CompassJudger-2: Towards Generalist Judge Model via Verifiable Rewards
Taolin Zhang, Maosong Cao, Alexander Lam, Songyang Zhang, Kai Chen
2025-07-15
Summary
This paper talks about CompassJudger-2, a model designed to act like a judge that can evaluate large language models across many different tasks and topics.
What's the problem?
The problem is that existing judge models are often too specialized or not strong enough to judge well in many different areas, which limits their usefulness for evaluating AI performance in a fair and accurate way.
What's the solution?
To fix this, CompassJudger-2 uses a method that gathers and creates a wide range of training data tailored to different judging tasks.

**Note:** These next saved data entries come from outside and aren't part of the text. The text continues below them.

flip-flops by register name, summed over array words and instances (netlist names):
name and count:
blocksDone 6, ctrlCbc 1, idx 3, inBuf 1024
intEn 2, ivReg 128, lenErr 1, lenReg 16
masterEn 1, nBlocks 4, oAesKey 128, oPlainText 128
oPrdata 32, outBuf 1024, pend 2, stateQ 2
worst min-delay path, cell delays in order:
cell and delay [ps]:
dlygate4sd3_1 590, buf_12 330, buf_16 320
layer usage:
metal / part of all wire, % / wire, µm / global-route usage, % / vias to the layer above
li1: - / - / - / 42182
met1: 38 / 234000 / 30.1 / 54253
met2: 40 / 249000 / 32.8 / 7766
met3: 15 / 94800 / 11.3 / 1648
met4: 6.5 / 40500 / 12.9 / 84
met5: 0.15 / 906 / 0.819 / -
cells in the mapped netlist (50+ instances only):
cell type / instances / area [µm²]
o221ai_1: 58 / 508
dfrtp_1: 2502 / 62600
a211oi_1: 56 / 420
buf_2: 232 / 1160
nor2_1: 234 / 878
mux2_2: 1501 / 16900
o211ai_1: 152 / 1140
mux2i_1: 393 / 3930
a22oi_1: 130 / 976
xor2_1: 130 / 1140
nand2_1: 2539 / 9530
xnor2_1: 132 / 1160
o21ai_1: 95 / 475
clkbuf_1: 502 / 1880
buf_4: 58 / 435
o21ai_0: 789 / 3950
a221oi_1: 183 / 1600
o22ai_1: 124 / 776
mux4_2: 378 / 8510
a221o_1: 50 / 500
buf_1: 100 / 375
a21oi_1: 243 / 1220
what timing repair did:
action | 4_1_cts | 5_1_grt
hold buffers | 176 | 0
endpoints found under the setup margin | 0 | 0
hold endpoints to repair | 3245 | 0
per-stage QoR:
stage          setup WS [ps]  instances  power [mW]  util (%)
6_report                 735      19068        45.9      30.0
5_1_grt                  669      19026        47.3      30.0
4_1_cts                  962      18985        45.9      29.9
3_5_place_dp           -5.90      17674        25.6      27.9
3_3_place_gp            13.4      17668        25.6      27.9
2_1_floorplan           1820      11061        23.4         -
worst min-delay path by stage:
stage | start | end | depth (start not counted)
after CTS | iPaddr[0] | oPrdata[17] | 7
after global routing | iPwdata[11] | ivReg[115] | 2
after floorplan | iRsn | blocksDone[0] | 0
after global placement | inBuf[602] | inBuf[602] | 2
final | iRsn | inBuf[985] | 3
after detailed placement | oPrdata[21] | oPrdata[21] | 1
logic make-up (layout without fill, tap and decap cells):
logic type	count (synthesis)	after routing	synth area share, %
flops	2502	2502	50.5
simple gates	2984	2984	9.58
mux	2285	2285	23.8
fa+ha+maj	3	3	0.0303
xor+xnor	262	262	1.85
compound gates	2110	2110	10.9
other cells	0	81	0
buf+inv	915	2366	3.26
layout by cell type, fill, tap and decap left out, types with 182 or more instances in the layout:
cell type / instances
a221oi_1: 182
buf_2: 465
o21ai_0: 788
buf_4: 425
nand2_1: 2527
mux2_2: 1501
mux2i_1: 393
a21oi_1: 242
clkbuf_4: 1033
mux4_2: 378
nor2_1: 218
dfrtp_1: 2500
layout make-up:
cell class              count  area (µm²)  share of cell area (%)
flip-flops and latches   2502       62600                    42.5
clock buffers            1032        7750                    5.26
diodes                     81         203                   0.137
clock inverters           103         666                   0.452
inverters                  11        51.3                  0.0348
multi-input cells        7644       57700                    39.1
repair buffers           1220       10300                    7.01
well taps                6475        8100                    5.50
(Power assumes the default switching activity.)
File: src/rtl/la_hex_ascii.sv
// Purpose: 4-bit value to uppercase ASCII hex character ('0'-'9', 'A'-'F').
// Latency: combinational. Backpressure: none.
module la_hex_ascii
    import la_pkg::*;
(
    input  logic [3:0] nib,
    output logic [7:0] ascii
);

    assign ascii = nibble_to_ascii(nib);

endmodule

It trains the model with a special learning technique that uses verifiable rewards to guide its judgment, along with mechanisms that improve its critical thinking in a general way. This makes it more accurate and robust across different domains.
Why it matters?
This is important because it helps create a more reliable and flexible AI judge that can fairly evaluate other AI models in many contexts. It sets new standards for judging AI, offering better and consistent evaluation performance even when compared to larger, more complex models.
Abstract
CompassJudger-2, a generalist judge model, improves cross-domain evaluation accuracy and robustness through task-driven data curation and a refined learning objective.